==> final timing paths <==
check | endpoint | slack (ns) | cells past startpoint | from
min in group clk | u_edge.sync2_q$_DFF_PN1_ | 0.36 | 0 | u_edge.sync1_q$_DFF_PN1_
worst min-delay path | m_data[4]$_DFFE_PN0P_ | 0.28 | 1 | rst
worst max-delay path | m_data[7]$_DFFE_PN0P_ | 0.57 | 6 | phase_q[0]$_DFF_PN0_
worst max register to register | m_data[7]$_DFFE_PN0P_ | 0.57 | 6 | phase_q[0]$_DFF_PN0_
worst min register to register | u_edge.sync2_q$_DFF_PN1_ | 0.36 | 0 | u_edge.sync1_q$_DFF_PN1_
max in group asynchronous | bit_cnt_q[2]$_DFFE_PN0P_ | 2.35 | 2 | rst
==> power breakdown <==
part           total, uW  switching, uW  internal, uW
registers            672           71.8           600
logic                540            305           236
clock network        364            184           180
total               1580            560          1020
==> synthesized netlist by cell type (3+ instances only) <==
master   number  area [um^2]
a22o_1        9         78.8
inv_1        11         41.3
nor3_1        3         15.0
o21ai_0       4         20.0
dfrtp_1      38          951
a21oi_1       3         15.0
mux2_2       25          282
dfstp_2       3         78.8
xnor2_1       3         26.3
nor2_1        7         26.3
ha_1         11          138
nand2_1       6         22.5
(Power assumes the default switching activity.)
$ cat src/rtl/mem_access_unit.sv
// mem_access_unit: load/store unit with wait-stated reads, store forwarding and flush.
module mem_access_unit
  import mem_access_unit_pkg::*;
#(
  parameter int WIDTH = 16,
  parameter int DEPTH = 64,
  parameter int REG_AW = 4,
  parameter int WAIT_CYCLES = 2
) (
  input  logic              clk,
  input  logic              rst,
  input  logic              flush,
  input  logic              halt,
  input  logic              req_valid,
  output logic              req_ready,
  input  logic              is_read,
  input  logic              is_write,
  input  logic              reg_write,
  input  logic [WIDTH-1:0]  base,
  input  logic [WIDTH-1:0]  offset,
  input  logic [REG_AW-1:0] rd,
  input  logic [WIDTH-1:0]  wdata,
  input  logic [WIDTH-1:0]  exe_result,
  input  logic [1:0]        fwd_sel,
  output logic              wb_valid,
  output logic [WIDTH-1:0]  wb_data,
  output logic [REG_AW-1:0] wb_reg,
  output logic              wb_reg_write,
  output logic              busy,
  output logic              addr_err
);
  localparam int AW = $clog2(DEPTH);
  state_t           state;
  logic [CNT_W-1:0] cnt;
  logic [WIDTH:0]   ea;
  logic [WIDTH-1:0] sd, rdata;
  logic             in_range, accept, we, rw_q;
  // The extra sum bit keeps a wrapped address from aliasing into range.
  assign ea = {1'b0, base} + {1'b0, offset};
  assign in_range = ea < (WIDTH + 1)'(DEPTH);
  assign req_ready = state == ST_IDLE && !halt;
  assign accept = req_valid && req_ready && !flush;
  assign we = accept && is_write && in_range;
  assign sd = fwd_sel == FWD_EXE ? exe_result : fwd_sel == FWD_WB ? wb_data : wdata;
  assign busy = state != ST_IDLE;
  assign wb_valid = state == ST_DONE && !flush;
  assign wb_reg_write = wb_valid && rw_q;
  data_ram #(.WIDTH(WIDTH), .DEPTH(DEPTH)) u_ram (
    .clk  (clk),
    .rst  (rst),
    .we   (we),
    .addr (ea[AW-1:0]),
    .wdata(sd),
    .rdata(rdata)
  );
  always_ff @(posedge clk or posedge rst)
    if (rst) begin
      state    <= ST_IDLE;
      cnt      <= '0;
      wb_data  <= '0;
      wb_reg   <= '0;
      rw_q     <= 1'b0;
      addr_err <= 1'b0;
    end else begin
      addr_err <= accept && (is_read || is_write) && !in_range;
      if (flush && state != ST_IDLE) begin
        state <= ST_IDLE;
        cnt   <= '0;
      end else if (state == ST_IDLE) begin
        if (accept && is_read) begin
          state   <= WAIT_CYCLES == 0 ? ST_DONE : ST_WAIT;
          cnt     <= CNT_W'(WAIT_CYCLES);
          wb_data <= !in_range ? '0 : we ? sd : rdata;
          wb_reg  <= rd;
          rw_q    <= reg_write && in_range;
        end
      end else if (state == ST_WAIT) begin
        cnt <= cnt - 1'b1;
        if (cnt == CNT_W'(1)) state <= ST_DONE;
      end else begin
        state <= ST_IDLE;
      end
    end
endmodule
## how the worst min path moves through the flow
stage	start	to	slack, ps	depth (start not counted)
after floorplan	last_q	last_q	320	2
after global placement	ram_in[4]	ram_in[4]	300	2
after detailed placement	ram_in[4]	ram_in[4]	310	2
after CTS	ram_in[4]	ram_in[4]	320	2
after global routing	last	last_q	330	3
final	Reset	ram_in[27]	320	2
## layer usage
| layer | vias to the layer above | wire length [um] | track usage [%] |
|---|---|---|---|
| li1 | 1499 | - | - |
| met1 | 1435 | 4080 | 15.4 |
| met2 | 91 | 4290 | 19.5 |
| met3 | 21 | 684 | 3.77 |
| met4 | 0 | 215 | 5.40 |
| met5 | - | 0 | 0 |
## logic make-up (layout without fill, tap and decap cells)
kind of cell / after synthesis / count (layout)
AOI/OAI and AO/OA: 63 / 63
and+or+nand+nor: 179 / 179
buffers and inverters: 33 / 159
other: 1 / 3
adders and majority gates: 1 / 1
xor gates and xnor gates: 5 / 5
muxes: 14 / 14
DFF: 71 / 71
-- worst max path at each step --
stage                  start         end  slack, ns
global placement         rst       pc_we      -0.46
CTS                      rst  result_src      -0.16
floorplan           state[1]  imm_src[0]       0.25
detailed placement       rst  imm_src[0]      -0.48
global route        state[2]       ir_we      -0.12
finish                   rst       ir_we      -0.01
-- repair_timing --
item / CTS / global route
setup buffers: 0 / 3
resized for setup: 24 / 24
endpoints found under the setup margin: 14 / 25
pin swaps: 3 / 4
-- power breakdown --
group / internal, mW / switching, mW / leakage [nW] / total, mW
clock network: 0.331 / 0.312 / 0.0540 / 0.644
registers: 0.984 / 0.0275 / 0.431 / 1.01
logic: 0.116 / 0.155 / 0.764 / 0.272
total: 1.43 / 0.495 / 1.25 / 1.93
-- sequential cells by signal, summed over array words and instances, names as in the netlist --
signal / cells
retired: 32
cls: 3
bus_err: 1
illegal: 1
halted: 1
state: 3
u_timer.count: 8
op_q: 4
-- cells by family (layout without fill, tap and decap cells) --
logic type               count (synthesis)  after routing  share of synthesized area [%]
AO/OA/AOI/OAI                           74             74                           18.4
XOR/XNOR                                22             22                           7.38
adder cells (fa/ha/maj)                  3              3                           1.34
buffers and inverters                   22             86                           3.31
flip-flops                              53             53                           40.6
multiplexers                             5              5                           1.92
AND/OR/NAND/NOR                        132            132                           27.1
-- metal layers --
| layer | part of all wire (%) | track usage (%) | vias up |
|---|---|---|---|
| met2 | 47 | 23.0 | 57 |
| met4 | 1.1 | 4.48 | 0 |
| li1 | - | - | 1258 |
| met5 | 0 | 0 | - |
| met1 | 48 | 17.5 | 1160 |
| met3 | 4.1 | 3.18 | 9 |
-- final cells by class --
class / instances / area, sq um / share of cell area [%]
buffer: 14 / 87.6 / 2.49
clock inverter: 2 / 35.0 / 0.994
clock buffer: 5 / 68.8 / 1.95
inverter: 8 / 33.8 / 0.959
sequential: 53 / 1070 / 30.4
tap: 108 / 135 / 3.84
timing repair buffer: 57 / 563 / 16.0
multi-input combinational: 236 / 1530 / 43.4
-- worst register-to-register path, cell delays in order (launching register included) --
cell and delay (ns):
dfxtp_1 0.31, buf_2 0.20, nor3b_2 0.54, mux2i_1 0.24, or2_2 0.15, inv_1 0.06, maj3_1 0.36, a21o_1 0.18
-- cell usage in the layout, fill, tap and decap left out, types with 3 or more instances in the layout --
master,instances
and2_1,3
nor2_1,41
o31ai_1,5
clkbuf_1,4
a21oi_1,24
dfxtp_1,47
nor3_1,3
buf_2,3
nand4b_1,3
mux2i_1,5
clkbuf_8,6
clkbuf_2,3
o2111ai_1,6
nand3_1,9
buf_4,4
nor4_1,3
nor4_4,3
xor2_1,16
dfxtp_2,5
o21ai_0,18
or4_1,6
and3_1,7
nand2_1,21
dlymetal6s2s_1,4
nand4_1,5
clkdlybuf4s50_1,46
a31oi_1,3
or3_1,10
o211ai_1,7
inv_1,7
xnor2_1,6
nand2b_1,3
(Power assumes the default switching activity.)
## src/rtl/wb_initiator.sv

```systemverilog
// Single-outstanding Wishbone classic (B3) master. One command goes out on the bus and
// comes back as exactly one response: read data, or ERR_DATA with rsp_err when the slave never acks.
module wb_initiator #(
  parameter int unsigned TIMEOUT  = 16,
  parameter logic [31:0] ERR_DATA = 32'hDEAD_BEEF
) (
  input  logic        wb_clk_i,
  input  logic        rst_n,
  input  logic        cmd_valid,
  output logic        cmd_ready,
  input  logic        cmd_we,
  input  logic [31:0] cmd_adr,
  input  logic [31:0] cmd_dat,
  input  logic [3:0]  cmd_sel,
  output logic        rsp_valid,
  input  logic        rsp_ready,
  output logic [31:0] rsp_dat,
  output logic        rsp_err,
  output logic        wbm_cyc_o,
  output logic        wbm_stb_o,
  output logic        wbm_we_o,
  output logic [3:0]  wbm_sel_o,
  output logic [31:0] wbm_adr_o,
  output logic [31:0] wbm_dat_o,
  input  logic        wbm_ack_i,
  input  logic [31:0] wbm_dat_i,
  output logic [7:0]  err_count,
  output logic [1:0]  state_dbg
);

  // Handshakes: a transfer happens on a rising edge where valid and ready are both high.
  // The offering side keeps valid and its payload steady until that edge.
  // cmd_ready is high only in IDLE; rsp_* stay frozen while rsp_ready is low.
  typedef enum logic [1:0] {
    IDLE = 2'd0,
    BUS  = 2'd1,
    RESP = 2'd2
  } state_e;

  state_e     state, state_nxt;
  logic [7:0] tmo_cnt;
  logic       tmo_hit;
  logic       cmd_fire;

  assign cmd_fire  = cmd_valid & cmd_ready;
  assign tmo_hit   = (tmo_cnt == 8'(TIMEOUT - 1));
  assign wbm_stb_o = wbm_cyc_o;
  assign state_dbg = state;

  always_ff @(posedge wb_clk_i or negedge rst_n) begin
    if (!rst_n) state <= IDLE;
    else        state <= state_nxt;
  end

  always_comb begin
    state_nxt = state;
    case (state)
      IDLE: if (cmd_fire) state_nxt = BUS;
      BUS:  if (wbm_ack_i || tmo_hit) state_nxt = RESP;
      RESP: if (rsp_ready) state_nxt = IDLE;
      default: state_nxt = IDLE;
    endcase
  end

  always_ff @(posedge wb_clk_i or negedge rst_n) begin
    if (!rst_n) begin
      cmd_ready <= 1'b1;
      rsp_valid <= 1'b0;
      rsp_err   <= 1'b0;
      rsp_dat   <= '0;
      wbm_cyc_o <= 1'b0;
      wbm_we_o  <= 1'b0;
      wbm_sel_o <= '0;
      wbm_adr_o <= '0;
      wbm_dat_o <= '0;
      err_count <= '0;
      tmo_cnt   <= '0;
    end else begin
      cmd_ready <= (state_nxt == IDLE);
      case (state)
        IDLE: begin
          if (cmd_fire) begin
            wbm_cyc_o <= 1'b1;
            wbm_we_o  <= cmd_we;
            wbm_sel_o <= cmd_sel;
            wbm_adr_o <= cmd_adr;
            wbm_dat_o <= cmd_dat;
            tmo_cnt   <= '0;
          end
        end
        BUS: begin
          // An ack on the final allowed cycle still completes normally.
          if (wbm_ack_i) begin
            wbm_cyc_o <= 1'b0;
            rsp_valid <= 1'b1;
            rsp_err   <= 1'b0;
            rsp_dat   <= wbm_we_o ? 32'h0 : wbm_dat_i;
          end else if (tmo_hit) begin
            wbm_cyc_o <= 1'b0;
            rsp_valid <= 1'b1;
            rsp_err   <= 1'b1;
            rsp_dat   <= ERR_DATA;
            if (err_count != 8'hFF) err_count <= err_count + 8'd1;
          end else begin
            tmo_cnt <= tmo_cnt + 8'd1;
          end
        end
        RESP: begin
          if (rsp_ready) rsp_valid <= 1'b0;
        end
        default: ;
      endcase
    end
  end

endmodule

```

## config.mk

```make
export PLATFORM = sky130hd
export DESIGN_NAME = wb_initiator
export DESIGN_NICKNAME = d
export VERILOG_FILES = /design/src/rtl/wb_initiator.sv
export SDC_FILE = /design/constraint.sdc
export NUM_CORES = 1
export LEC_CHECK = 0
export CAP_MARGIN = 20
export CORE_MARGIN = 1.5
export CORE_UTILIZATION = 45
export CTS_CLUSTER_DIAMETER = 60
export DETAILED_ROUTE_END_ITERATION = 8
export PLACE_DENSITY = 0.9
export SLEW_MARGIN = 10
export SYNTH_ARGS = -nofsm -noshare
export SYNTH_HDL_FRONTEND = slang
export SYNTH_SLANG_ARGS = --single-unit
```

## constraint.sdc

```tcl
create_clock -name wb_clk_i -period 4.96 [get_ports wb_clk_i]
set_input_delay 0.992 -clock wb_clk_i [delete_from_list [all_inputs] [get_ports wb_clk_i]]
set_output_delay 0.992 -clock wb_clk_i [all_outputs]
set_load 0.005 [all_outputs]
```

; Word-level counts from Yosys, hierarchy flattened
; Cells that the tools add are included.
[totals]
reg_bits = 123
latch_bits = 0
mem_bits_rw = 0
mem_bits_ro = 0
in_bits = 106
output_inout_bits = 116
elab_cells = 57
n_memories = 0
[op_classes]
add_sub_neg = 2
multipliers = 0
n_div = 0
order_cmp = 0
n_eq_ne = 9
shifts = 0
n_mux = 20
bitwise_logic = 2
n_reduce_logical = 12
[ops]
columns = op, count
row1 = 32-bit 2-to-1 mux, 3
row2 = 8-bit 2-to-1 mux, 3
row3 = "8-bit by 1-bit adder with 8-bit output, second input constant", 2
row4 = 8-bit case mux with 2 select lines, 1
row5 = "8-bit by 4-bit == test with 1-bit output, second input constant", 1
row6 = "2-bit != test, second input constant", 4
row7 = "8-bit != test, second input constant", 1
row8 = 4-bit AND reduction, 2
row9 = 1-bit 2-to-1 mux, 7
row10 = 2-bit 2-to-1 mux, 3
row11 = 2-bit case mux with 3 select lines, 1
row12 = 3-bit AND reduction, 2
row13 = 2-bit nonzero test, 3
row14 = 2-bit zero test, 2
row15 = 1-bit case mux with 2 select lines, 2
row16 = 2-bit AND reduction, 2
row17 = "3-bit != test, second input constant", 1
row18 = "2-bit by 1-bit == test with 1-bit output, second input constant", 1
row19 = "2-bit == test, second input constant", 1
row20 = 1-bit bitwise AND, 1
row21 = 1-bit logical OR, 1
row22 = 1-bit NOT, 1

; Logic depth before layout (Yosys ltp)
[logic_depth]
ltp_word = 5
depth_mapped = 7
ltp_nobuf = 5

; Least setup slack after synthesis
; No wires, ideal clock.
[synth_timing]
path_type = input to register
startpoint = input port wbm_ack_i
endpoint = register err_count[1]
arrival_time_ns = 2.074
required_ns = 4.832
setup_slack_ns = 2.758
stages = 4
path_buffers = 0
path_cell_list = nor3b_2 -> nand3_4 -> nor2_1 -> mux2_1
[synth_via]
elab_chain_len = 2
[synth_rtl]
columns = element, line
row1 = "start, declared", 25  ; input logic wbm_ack_i,
row2 = 1-bit NOT (no source line), n/a
row3 = 4-bit AND reduction (no source line), n/a
row4 = "end signal, assigned", 103  ; if (err_count != 8'hFF) err_count <= err_count + 8'd1;
row5 = "end, declared", 27  ; output logic [7:0] err_count,
; Every way passes these cells.
; A chain may end at the register's enable or synchronous reset.

; Final worst setup path
[layout_timing]
startpoint = input port wbm_ack_i
endpoint = register err_count[2]
; Same word-level chain as after synthesis.

==> impl_metrics.env <==
export IMPL_status="completed"
export IMPL_maxSlewViolCount=0
export IMPL_yosys_register_bits=123
export IMPL_crit_path_end_kind="register"
export IMPL_antenna_found_initial=0
export IMPL_ir_drop_v=0.000323
export IMPL_postLayoutCoreUtil_pct=74.8
export IMPL_drtIter0Drc=199
export IMPL_synth_seq_area_share_pct=63.1
export IMPL_dieHeight_um=107
export IMPL_grt_busiest_layer="met2"
export IMPL_place_gp_congestion=0.823
export IMPL_die_area_mm2=0.0115
export IMPL_grt_use_total_pct=26.9
export IMPL_post_cts_resized=0
export IMPL_path_clk_slew_ns=0.06
export IMPL_critical_path_endpoint="err_count[2]"
export IMPL_grt_pass1_wl_mm=23.5
export IMPL_drc=0
export IMPL_path_max_fanout=22
export IMPL_syn_instance_count=488
export IMPL_hold_viol_final=0
export IMPL_reg2reg_from="tmo_cnt[0]"
export IMPL_power_mw=4.73
export IMPL_critPathLaunchType="input pin"
export IMPL_r2r_slack_ns=2.62
export IMPL_grt_use_met2_pct=46.9
export IMPL_powerDensity_mw_per_mm2=607
export IMPL_detail_route_antenna_nets=0
export IMPL_cts_hold_buf=0
export IMPL_crit_start="wbm_ack_i"
export IMPL_dp_hpwl_mm=10.3
export IMPL_cts_setup_buffers=0
export IMPL_area_growth_pct=59.7
export IMPL_tightest_slew_ns=1.07
export IMPL_path_class="input pin to register"
export IMPL_numPlacedInstances=822
export IMPL_fin_skew_ns=0.0141
export IMPL_antenna_cells=0
export IMPL_wl_mm=14.9
export IMPL_setup_tns_final_ns=0
export IMPL_clk_latency_ns=0.51
export IMPL_vias_per_cell=5.17
export IMPL_crit_required_ns=5.39
export IMPL_syn_area_per_cell_um2=10.0
export IMPL_cts_num_sinks=123
export IMPL_clockBufferDepth=2
export IMPL_grt_max_degree=50
export IMPL_ff2ff_path_depth=4
export IMPL_synth_area_mm2=0.00488
export IMPL_die_x_um=107
export IMPL_pin_count=222
export IMPL_ctsHtreeMaxLevel=4
export IMPL_min_path_type="input pin to async pin"
export IMPL_rsz0062_at_grt="no"
export IMPL_syn_nets=596
export IMPL_fin_ws_ns=2.22
export IMPL_fin_cells=854
export IMPL_synth_cell_types=39
export IMPL_dr_pass1_iters=5
export IMPL_grt_use_met3_pct=9.24
export IMPL_p_leak_nw=3.67
export IMPL_place_ws_ns=1.79
export IMPL_io_buffers=221
export IMPL_initial_core_util_pct=46.8
export IMPL_grt_ovfl_total=0
export IMPL_cap_violations=0
export IMPL_setup_viol=0
export IMPL_clock_root_buffer="clkbuf_8"
export IMPL_fmax_mhz=365
export IMPL_drive_gt1_share_pct=6.41
export IMPL_min_period_over_period_pct=55.2
export IMPL_timing_rr_end="rsp_dat[14]"
export IMPL_grt_pass1_vias=4721
export IMPL_rows=37
export IMPL_wl_per_cell_um=17.4
export IMPL_fin_crit_ns=2.74
export IMPL_numCtsBuffers=17
export IMPL_vias=4416
export IMPL_core_area_mm2=0.0104
export IMPL_yosysWarningCount=0
export IMPL_met1_usage_pct=29.3
export IMPL_crit_arrival_ns=3.17
export IMPL_cts_tree="yes"
export IMPL_final_nets=813
export IMPL_timing_slew_headroom_pct=28.9
## power by group
part	internal [mW]	switching [mW]	total, mW
sequential	1.43	0.258	1.68
combinational	1.01	0.758	1.77
clock	0.845	0.425	1.27
## flip-flops by register name (all words and copies together), names as in the netlist, 2 cells and up
name	flops
rsp_dat	32
tmo_cnt	8
state_dbg	2
wbm_adr_o	32
wbm_dat_o	32
err_count	8
wbm_sel_o	4
## cell families (layout without fill, tap and decap cells)
| logic type | Yosys count | count (layout) | share of synthesized area, % |
|---|---|---|---|
| adders and majority gates | 2 | 2 | 0.513 |
| DFF | 123 | 123 | 63.1 |
| buffers and inverters | 32 | 262 | 2.92 |
| xor gates and xnor gates | 9 | 9 | 1.62 |
| and+or+nand+nor | 272 | 272 | 23.6 |
| AOI/OAI and AO/OA | 49 | 49 | 7.95 |
| muxes | 1 | 1 | 0.231 |
## cells in the mapped netlist, drive strengths merged
cell	instances	area, um^2
nor3b	1	12.5
nor2b	3	18.8
and2b	1	7.51
o21ai	15	78.8
buf	9	56.3
nor4b	1	15.0
o31ai	2	15.0
ha	2	25.0
nor2	9	33.8
nand2b	1	6.26
o211ai	2	15.0
a221o	21	210
a31oi	5	46.3
and4	1	8.76
nand3	12	72.6
and3	3	18.8
xor2	9	78.8
nor3	2	10.0
and2	1	6.26
nand2	228	856
inv	5	18.8
dfrtp	122	3050
o21a	1	7.51
and3b	1	8.76
mux2	1	11.3
a21oi	3	15.0
nand4	3	18.8
or4	1	7.51
nor4	4	52.6
dfstp	1	26.3
clkbuf	18	67.6
## worst max-delay path, stage by stage
cell and delay [ns]:
clkdlybuf4s50_1 0.53, nor3b_2 0.56, and3_1 0.76, a21oi_1 0.16
a31oi_1 0.16
## placed cells by master (no fill, tap or decap), types with 2 or more instances in the layout
| cell type | count |
|---|---|
| a31oi_1 | 4 |
| nor2b_1 | 3 |
| nor4_2 | 2 |
| clkbuf_8 | 7 |
| o21ai_0 | 14 |
| xor2_1 | 9 |
| dfrtp_1 | 122 |
| nand2_1 | 228 |
| o211ai_1 | 2 |
| buf_4 | 5 |
| clkbuf_16 | 16 |
| nor3_1 | 2 |
| a21oi_1 | 3 |
| o31ai_1 | 2 |
| and3_1 | 2 |
| nand4_1 | 3 |
| nand3_1 | 10 |
| bufinv_16 | 3 |
| clkbuf_1 | 3 |
| clkdlybuf4s50_1 | 220 |
| clkinv_2 | 2 |
| inv_1 | 5 |
| nor2_1 | 8 |
| a221o_1 | 21 |
| ha_1 | 2 |
## metrics by stage
stage                     hold WS (ns)  area, um^2
after floorplan                  0.470        4880
after global routing             0.464        7790
final                            0.451        7790
after detailed placement         0.462        7170
after CTS                        0.441        7790
after global placement           0.456        7170
## worst min path at each step
| stage | startpoint | endpoint | slack, ns | cells past startpoint |
|---|---|---|---|---|
| 6_report | rst_n | rsp_err | 0.45 | 1 |
| 4_1_cts | rst_n | rsp_err | 0.44 | 1 |
| 3_5_place_dp | wbm_sel_o[2] | wbm_sel_o[2] | 0.46 | 2 |
| 3_3_place_gp | wbm_sel_o[2] | wbm_sel_o[2] | 0.46 | 2 |
| 2_1_floorplan | wbm_adr_o[0] | wbm_adr_o[0] | 0.47 | 2 |
| 5_1_grt | rst_n | rsp_err | 0.46 | 1 |
## layer usage
layer / wire, um / share of wire [%]
met1: 5670 / 38
met2: 7560 / 51
met3: 1260 / 8.5
met4: 409 / 2.7
met5: 0 / 0
## final cells by class
| class | count | area [um^2] |
|---|---|---|
| Fill cell | 705 | 2630 |
| Multi-Input combinational cell | 333 | 1670 |
| Clock buffer | 26 | 508 |
| Sequential cell | 123 | 3080 |
| Clock inverter | 6 | 108 |
| Tap cell | 136 | 170 |
| Inverter | 5 | 18.8 |
| Timing Repair Buffer | 225 | 2240 |
No activity file was read; power rests on OpenSTA's default activity.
+++++
**PROBLEM:** Only the lines above, from the first through the one holding "worst min-delay path", are to be output, and they must be copied exactly.

**WRITTEN RESPONSE:**
==> final timing paths <==
check | endpoint | slack (ns) | cells past startpoint | from
min in group clk | u_edge.sync2_q$_DFF_PN1_ | 0.36 | 0 | u_edge.sync1_q$_DFF_PN1_
worst min-delay path | m_data[4]$_DFFE_PN0P_ | 0.28 | 1 | rst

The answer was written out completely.